> [AIM OF THE EXERCISE]: Write out exactly the first lines of the listing, ending on the line that contains "export CORE_UTILIZATION = 72".

> [MATERIALS PROVIDED]:
## tundra
==> flow/design.v (excerpt) <==
module MIPS(
    input [15:0] data_in,
    input clk,
    input interrupt,
    input reset,
    output [15:0] data_out,
    output [15:0] pm_addr,
    input [31:0] pm_rdata,
    output dm_en,
    output dm_we,
    output [15:0] dm_addr,
    output [15:0] dm_wdata,
    input [15:0] dm_rdata
    );
clock: 6.41 ns
lec_check: 0
cap_margin: 10
cell_pad_in_sites_detail_placement: 0
cell_pad_in_sites_global_placement: 0
core_margin: 2
core_utilization: 72
cts_cluster_diameter: 205
cts_cluster_size: 44
gpl_routability_driven: 1
gpl_timing_driven: 1
place_density_lb_addon: 0.29
setup_slack_margin: 1.8
slew_margin: 20
run.sh (not shown) runs the stock make flow with config.mk's settings and CLKGATE_MAP_FILE=.
tundra never completed; the flow aborted with a tool error in global routing.
Relative to tundra, the following input files were edited for ember:
# tundra
export LEC_CHECK = 0
export CAP_MARGIN = 10
export CELL_PAD_IN_SITES_DETAIL_PLACEMENT = 0
export CELL_PAD_IN_SITES_GLOBAL_PLACEMENT = 0
export CORE_MARGIN = 2
export CORE_UTILIZATION = 72
export CTS_CLUSTER_DIAMETER = 205
export CTS_CLUSTER_SIZE = 44
export GPL_ROUTABILITY_DRIVEN = 1
export GPL_TIMING_DRIVEN = 1
export PLACE_DENSITY_LB_ADDON = 0.29
export SETUP_SLACK_MARGIN = 1.8
export SLEW_MARGIN = 20
create_clock -name core_clock -period 6.41 [get_ports {clk}]
# ember
export LEC_CHECK = 0
export ABC_AREA = 1
export CAP_MARGIN = 20
export CORE_MARGIN = 2
export CORE_UTILIZATION = 69
export PLACE_DENSITY = 0.6
export SLEW_MARGIN = 20
create_clock -name core_clock -period 10.9 [get_ports {clk}]
### Flow results
ember: flow completed, timing, DRC and antenna clean
ember vs tundra: number of cells upsized or downsized after cts down
ember vs tundra: total cell area at the placement stage down by a few percent
Compare tundra and ember | instance count of the mapped netlist lower: tundra
Floorplan-stage core utilization on ember is down relative to tundra.
[inputs] xenon vs ember
# ember
export LEC_CHECK = 0
export ABC_AREA = 1
export CAP_MARGIN = 20
export CORE_MARGIN = 2
export CORE_UTILIZATION = 69
export PLACE_DENSITY = 0.6
export SLEW_MARGIN = 20
create_clock -name core_clock -period 10.9 [get_ports {clk}]
# xenon
export LEC_CHECK = 0
export CAP_MARGIN = 20
export CORE_MARGIN = 2
export CORE_UTILIZATION = 10
export PLACE_DENSITY = 0.6
export SLEW_MARGIN = 20
create_clock -name core_clock -period 18.6 [get_ports {clk}]
Results
- Taking ember as the reference, in xenon boundary pin count did not really move; global-route wire length before repair increased by 28000 µm relative to the old numbers; share of the clock period used by the worst path -15 points; count of clock-buffer cells in the layout shrank by about 5%.
- Between ember and xenon, the difference in clock transition time at the flip-flop clock pins of the worst setup and hold paths is negligible.
- Summary of xenon over ember: core utilization went down by 65 points, relative contribution of the clock network to total power picked up an extra 2.5 points.

---

Setup of run A:
MIPS again, from the RTL that the note above started with.
// MIPS
module MIPS(
    input [15:0] data_in,
    input clk,
    input interrupt,
    input reset,
    output [15:0] data_out,
    output [15:0] pm_addr,
    input [31:0] pm_rdata,
    output dm_en,
    output dm_we,
    output [15:0] dm_addr,
    output [15:0] dm_wdata,
    input [15:0] dm_rdata
    );
wire [31:0] ins;
wire [15:0] A;
wire [15:0] B;
wire [15:0] Current_Address;
wire [15:0] ans_ex;
wire [15:0] ans_dm;
wire [15:0] ans_wb;
wire [1:0] mux_sel_A;
wire [1:0] mux_sel_B;
wire imm_sel;
assign pm_addr = Current_Address;
wire stall,stall_pm,pc_mux_sel;
wire [15:0] jmp_loc;
wire [1:0] flag_ex;
wire [15:0] DM_data;
wire [15:0] imm;
wire [5:0] op_dec;
wire [4:0] RW_dm;
wire mem_en_ex,mem_rw_ex,mem_mux_sel_dm;
JC_block jc(
    .jmp_address_pm(ins[14:0]),
    .current_address(Current_Address),
    .op(ins[31:26]),
    .flag_ex(flag_ex),
    .interrupt(interrupt),
    .clk(clk),
    .reset(reset),
    .jmp_loc(jmp_loc),
    .pc_mux_sel(pc_mux_sel)
    );
stall_control_block sc(
    .op(ins[31:26]),
    .clk(clk),
    .reset(reset),
    .stall(stall),
    .stall_pm(stall_pm)
    );
program_memory_block pm(
    .ins(ins),
    .current_address(Current_Address),
    .jmp_loc(jmp_loc),
    .pc_mux_sel(pc_mux_sel),
    .pm_rdata(pm_rdata),
    .stall(stall),
    .stall_pm(stall_pm),
    .reset(reset),
    .clk(clk)
    );
Register_Bank_Block reg_bank(
    .ans_ex(ans_ex),
    .ans_dm(ans_dm),
  ...
Settings: LEC_CHECK=0, CAP_MARGIN=20, CELL_PAD_IN_SITES_DETAIL_PLACEMENT=2, CORE_MARGIN=10, CORE_UTILIZATION=40, CTS_CLUSTER_DIAMETER=391, GPL_ROUTABILITY_DRIVEN=0, MAX_ROUTING_LAYER=met4, PLACE_DENSITY_LB_ADDON=0.13, SLEW_MARGIN=20; clock period 12.0 ns.
The following lists how run B was set up differently from run A:
==> flow/config.mk <==
export PLATFORM = sky130hd
export DESIGN_NAME = MIPS
export DESIGN_NICKNAME = MIPS
export VERILOG_FILES = /design/flow/design.v
export SDC_FILE = /design/flow/constraint.sdc
export NUM_CORES = 4
export LEC_CHECK = 0
export CAP_MARGIN = 20
export CORE_MARGIN = 2
export CORE_UTILIZATION = 57
export CTS_CLUSTER_SIZE = 51
export SLEW_MARGIN = 20
==> flow/constraint.sdc <==
create_clock -name core_clock -period 6.33 [get_ports {clk}]
set_input_delay 1.2660 -clock core_clock [delete_from_list [all_inputs] [get_ports {clk}]]
set_output_delay 1.2660 -clock core_clock [all_outputs]
set_load 0.01 [all_outputs]
## What came out
Compared with run A, the router placed more vias in run B. [compare] base=run A new=run B: routed length on met1 now smaller, utilization now larger, routed length on met3 now larger, sequential portion of the cell area now smaller. Between run B and run A, it is run B whose portion of total power attributed to combinational logic is higher, by 6.2 points. What the final checks of run B revealed, after a flow that finished every stage, was a layout that fails on negative setup slack. Taking run A as the reference, in run B flip-flop count now sits at about the same level; setup slack now sits lower.
Modified inputs, run C compared to run B
-- flow/config.mk --
<<< run B, line 7
export LEC_CHECK = 0
export CAP_MARGIN = 20
export CORE_MARGIN = 2
export CORE_UTILIZATION = 57
export CTS_CLUSTER_SIZE = 51
export SLEW_MARGIN = 20
>>> run C, line 7
export LEC_CHECK = 0
export ABC_AREA = 1
export CAP_MARGIN = 20
export CORE_MARGIN = 2
export CORE_UTILIZATION = 69
export CTS_CLUSTER_SIZE = 93
export PLACE_DENSITY = 0.42
export SLEW_MARGIN = 20
==> flow/constraint.sdc <==
create_clock -name core_clock -period 6.94 [get_ports {clk}]
set_input_delay 1.3880 -clock core_clock [delete_from_list [all_inputs] [get_ports {clk}]]
set_output_delay 1.3880 -clock core_clock [all_outputs]
set_load 0.01 [all_outputs]
[summary]
- Run C finished end to end and its layout was clean on timing, DRC and antenna.
- Changes observed in run C relative to run B: cell count picked up an extra 435; global-route usage picked up an extra 4.9 points; average instance area after synthesis lost 1.8 µm²; via count picked up an extra 2252.
- Of run B and run C, run B shows the lower worst path setup slack after routing, with run C above it.
[inputs] run D vs run C
==> flow/config.mk <==
export PLATFORM = sky130hd
export DESIGN_NAME = MIPS
export DESIGN_NICKNAME = MIPS
export VERILOG_FILES = /design/flow/design.v
export SDC_FILE = /design/flow/constraint.sdc
export NUM_CORES = 4
export LEC_CHECK = 0
export CAP_MARGIN = 20
export CELL_PAD_IN_SITES_DETAIL_PLACEMENT = 2
export CORE_MARGIN = 10
export CORE_UTILIZATION = 40
export CTS_CLUSTER_DIAMETER = 391
export CTS_CLUSTER_SIZE = 52
export GPL_ROUTABILITY_DRIVEN = 0
export MAX_ROUTING_LAYER = met4
export MIN_ROUTING_LAYER = met2
export PLACE_DENSITY_LB_ADDON = 0.13
export SETUP_SLACK_MARGIN = 0.2
export SLEW_MARGIN = 20
==> flow/constraint.sdc <==
create_clock -name core_clock -period 12.0 [get_ports {clk}]
set_input_delay 2.4000 -clock core_clock [delete_from_list [all_inputs] [get_ports {clk}]]
set_output_delay 2.4000 -clock core_clock [all_outputs]
set_load 0.01 [all_outputs]
## What came out
Run D did not finish; a tool error ended it in 5_1_grt.
Diff run C -> run D: number of synthesized register bits closely matched the old numbers, number of different library cells in the post-synthesis netlist increased 35, pre-CTS setup slack has increased.
Run D ended with less simple logic cell fraction of the synthesized area than run C.
Depth of the CTS H-tree in run D is 2 lower than in run C
The final HPWL from detailed placement of run D exceeds that of run C by about 26%.
Run C -> run D: area reported by Yosys stat flat
Floorplan check, run D vs run C: die outline larger in run D
Relative to run C, the synthesized cell count of run D is lower by 868.
Comparing run C with run D, the post-synthesis instance area came out essentially unchanged.

---

Setup of build 81:
MIPS again, from the RTL that the note above started with.
Settings: LEC_CHECK=0, CAP_MARGIN=20, CORE_MARGIN=2, CORE_UTILIZATION=40, PLACE_DENSITY=0.6, SLEW_MARGIN=20; clock period 6.8 ns.
Although build 81 finished all stages, its layout failed final checks on negative setup slack.
### build 81 -> build 69
# build 81
export LEC_CHECK = 0
export CAP_MARGIN = 20
export CORE_MARGIN = 2
export CORE_UTILIZATION = 40
export PLACE_DENSITY = 0.6
export SLEW_MARGIN = 20
create_clock -name core_clock -period 6.8 [get_ports {clk}]
# build 69
export LEC_CHECK = 0
export CAP_MARGIN = 20
export CORE_MARGIN = 2
export CORE_UTILIZATION = 57
export SETUP_SLACK_MARGIN = 2.13
export SLEW_MARGIN = 20
create_clock -name core_clock -period 8.31 [get_ports {clk}]
==> comparison <==
Looking only at detailed-routing wirelength on met1, and setting everything else aside, the lower value of build 81 and build 69 goes to build 69. The share of the clock period used by the worst path in build 69 was lower than what build 81 gave. Build 69 vs. build 81: arrival time at the worst endpoint picked up an extra 250 ps; power after layout lost 20%; final worst slack picked up an extra 970 ps; met3 track demand over resource picked up an extra 6.6 points; wire length picked up an extra about 4.3%. The lower total clock network power came out of build 69. Taking build 81 as 1.0, build 69 lands at 1.18 on number of instances resized during post-cts repair. Build 69: full flow OK, the timing, design-rule and antenna checks passed. Between build 69 and build 81, it is build 69 whose instance count on the critical path is lower, by about 4%.
Setup changes, build 69 to build 64
# build 69
export LEC_CHECK = 0
export CAP_MARGIN = 20
export CORE_MARGIN = 2
export CORE_UTILIZATION = 57
export SETUP_SLACK_MARGIN = 2.13
export SLEW_MARGIN = 20
create_clock -name core_clock -period 8.31 [get_ports {clk}]
# build 64
export LEC_CHECK = 0
export ABC_AREA = 0
export CAP_MARGIN = 20
export CELL_PAD_IN_SITES_GLOBAL_PLACEMENT = 1
export CORE_ASPECT_RATIO = 1.95
export CORE_MARGIN = 5
export CORE_UTILIZATION = 57
export CTS_CLUSTER_DIAMETER = 227
export GPL_ROUTABILITY_DRIVEN = 1
export GPL_TIMING_DRIVEN = 0
export MAX_ROUTING_LAYER = met5
export MIN_ROUTING_LAYER = met2
export PLACE_DENSITY = 0.49
export SETUP_SLACK_MARGIN = 0.02
export SLEW_MARGIN = 20
create_clock -name core_clock -period 15.1 [get_ports {clk}]
### Flow results
Build 64 | ERROR | 5_1_grt. Against build 69, build 64 reports a die height that is higher. Relative to build 69, total cell area at the placement stage decreased by 1.3% in build 64. In build 64, the floorplan row count came out about 40% above the value in build 69.
diff inputs: build 64 => build 76
# build 64
export LEC_CHECK = 0
export ABC_AREA = 0
export CAP_MARGIN = 20
export CELL_PAD_IN_SITES_GLOBAL_PLACEMENT = 1
export CORE_ASPECT_RATIO = 1.95
export CORE_MARGIN = 5
export CORE_UTILIZATION = 57
export CTS_CLUSTER_DIAMETER = 227
export GPL_ROUTABILITY_DRIVEN = 1
export GPL_TIMING_DRIVEN = 0
export MAX_ROUTING_LAYER = met5
export MIN_ROUTING_LAYER = met2
export PLACE_DENSITY = 0.49
export SETUP_SLACK_MARGIN = 0.02
export SLEW_MARGIN = 20
create_clock -name core_clock -period 15.1 [get_ports {clk}]
# build 76
export LEC_CHECK = 0
export CAP_MARGIN = 5
export CELL_PAD_IN_SITES_DETAIL_PLACEMENT = 0
export CELL_PAD_IN_SITES_GLOBAL_PLACEMENT = 1
export CORE_MARGIN = 2
export CORE_UTILIZATION = 61
export CTS_CLUSTER_DIAMETER = 205
export GPL_ROUTABILITY_DRIVEN = 0
export GPL_TIMING_DRIVEN = 1
export SETUP_SLACK_MARGIN = 1.25
export SLEW_MARGIN = 20
create_clock -name core_clock -period 6.41 [get_ports {clk}]
[summary]
- Build 76 vs. build 64: die width went up by 30%.
- Comparing build 64 against build 76, there is no change at all in mean instance size in the synthesized netlist.
- The final reports for build 76 and build 64 show overall die height lower in the former.
- No crash in build 76: every stage finished, but the layout fails its final checks due to negative setup slack.

---

== build 8 ==
MIPS again, from the RTL that the note above started with.
Settings: LEC_CHECK=0, CAP_MARGIN=40, CELL_PAD_IN_SITES_DETAIL_PLACEMENT=1, CELL_PAD_IN_SITES_GLOBAL_PLACEMENT=2, CORE_MARGIN=10, CORE_UTILIZATION=22, CTS_CLUSTER_DIAMETER=205, GPL_ROUTABILITY_DRIVEN=1, GPL_TIMING_DRIVEN=1, PLACE_DENSITY=0.92, SETUP_SLACK_MARGIN=-0.53, SLEW_MARGIN=20; clock period 11.7 ns.
Edits applied to the flow inputs when going from build 8 to build 7:
Settings: GPL_TIMING_DRIVEN no longer set, was 1; CAP_MARGIN now 20, was 40; PLACE_DENSITY now 0.6, was 0.92; GPL_ROUTABILITY_DRIVEN no longer set, was 1; CELL_PAD_IN_SITES_GLOBAL_PLACEMENT no longer set, was 2; CELL_PAD_IN_SITES_DETAIL_PLACEMENT no longer set, was 1; SETUP_SLACK_MARGIN no longer set, was -0.53; CORE_MARGIN now 2, was 10; CORE_UTILIZATION now 40, was 22; CTS_CLUSTER_DIAMETER no longer set, was 205; the clock period (ns, I/O delays scaled along) now 11.4, was 11.7.
==> comparison <==
Build 7 finished end to end and its layout was clean on timing, DRC and antenna. Compared with build 8, in build 7 floorplan die height now sits lower; fraction of power consumed by the clock network now sits higher; via count now sits lower. Non-clock buffer share of cell area: build 7 vs build 8 down 1.4 points. Delta (build 7 minus build 8): die area lost 49%, number of core rows lost about 26%, design area lost 4.8%. Build 7 vs build 8 — number of cells in the design after placement dropped by more than 10%. Comparing build 7 and build 8, number of fill cells in the layout is higher on build 8.
> inputs changed (build 7 -> build 38)
Settings: GPL_ROUTABILITY_DRIVEN newly set to 0; TNS_END_PERCENT newly set to 15; CELL_PAD_IN_SITES_DETAIL_PLACEMENT newly set to 1; SETUP_SLACK_MARGIN newly set to 1.17; CORE_MARGIN changed from 2 to 5; CORE_ASPECT_RATIO newly set to 0.77; GPL_TIMING_DRIVEN newly set to 1; SLEW_MARGIN changed from 20 to 30; CAP_MARGIN changed from 20 to 5; PLACE_DENSITY changed from 0.6 to 0.37; HOLD_SLACK_MARGIN newly set to 0.26; the clock period (ns, I/O delays scaled along) changed from 11.4 to 9.32.
Findings:
- Relative to build 7, sequential power has increased by 23% in build 38.
- Non-clock buffer count is higher on build 38
- Build 38 ends up with higher combinational share of power than build 7 does.
- Compared with build 7, the router placed more vias in build 38.
- Going from build 7 to build 38, met3 usage grows by 2.8 points.
- Design area, build 38 vs build 7: up by a few percent
- Number of rows in the core area: build 38 < build 7
- Critical path arrival in build 38 is 2.38 ns lower than in build 7
- Of build 38 and build 7, the lower total power of the final layout belongs to build 7.
Modified inputs, build 18 compared to build 38
Settings: swapping 0.37 for 0.6 in PLACE_DENSITY; clearing CELL_PAD_IN_SITES_DETAIL_PLACEMENT, which used to be 1; clearing TNS_END_PERCENT, which used to be 15; swapping 30 for 20 in SLEW_MARGIN; swapping 40 for 58 in CORE_UTILIZATION; clearing GPL_TIMING_DRIVEN, which used to be 1; clearing SETUP_SLACK_MARGIN, which used to be 1.17; clearing HOLD_SLACK_MARGIN, which used to be 0.26; swapping 5 for 20 in CAP_MARGIN; swapping 5 for 2 in CORE_MARGIN; clearing CORE_ASPECT_RATIO, which used to be 0.77; clearing GPL_ROUTABILITY_DRIVEN, which used to be 0; swapping 9.32 for 6.37 in the clock period (ns, I/O delays scaled along).
Findings:
Build 18 vs. build 38: multi-input combinational cell area went up by about 0.9%. Going from build 38 to build 18, count of buffers added by post-CTS timing repair for setup now larger; global-route wire length before repair now larger. Build 38 -> build 18: wire length after detailed routing increased by a few percent. Layout checks on build 18: not met. Flow itself completed; violations: setup timing. Of the two values seen for start point of the critical path, dm_rdata[13] was produced by build 18 and dm_rdata[4] by build 38. Build 38 -> build 18: clock power increased by more than a quarter. Where worst-case headroom to the max-slew limit is concerned, build 38 is better than build 18. Build 18 and build 38 ended up with nearly the same worst reg-to-reg path cell count. Going from build 38 to build 18, total power of the final layout went up, final cell utilization of the core went up.
Power figures rest on the tool's default switching activity, not on a simulated workload.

> [ANSWER BOX]:
## tundra
==> flow/design.v (excerpt) <==
module MIPS(
    input [15:0] data_in,
    input clk,
    input interrupt,
    input reset,
    output [15:0] data_out,
    output [15:0] pm_addr,
    input [31:0] pm_rdata,
    output dm_en,
    output dm_we,
    output [15:0] dm_addr,
    output [15:0] dm_wdata,
    input [15:0] dm_rdata
    );
clock: 6.41 ns
lec_check: 0
cap_margin: 10
cell_pad_in_sites_detail_placement: 0
cell_pad_in_sites_global_placement: 0
core_margin: 2
core_utilization: 72
cts_cluster_diameter: 205
cts_cluster_size: 44
gpl_routability_driven: 1
gpl_timing_driven: 1
place_density_lb_addon: 0.29
setup_slack_margin: 1.8
slew_margin: 20
run.sh (not shown) runs the stock make flow with config.mk's settings and CLKGATE_MAP_FILE=.
tundra never completed; the flow aborted with a tool error in global routing.
Relative to tundra, the following input files were edited for ember:
# tundra
export LEC_CHECK = 0
export CAP_MARGIN = 10
export CELL_PAD_IN_SITES_DETAIL_PLACEMENT = 0
export CELL_PAD_IN_SITES_GLOBAL_PLACEMENT = 0
export CORE_MARGIN = 2
export CORE_UTILIZATION = 72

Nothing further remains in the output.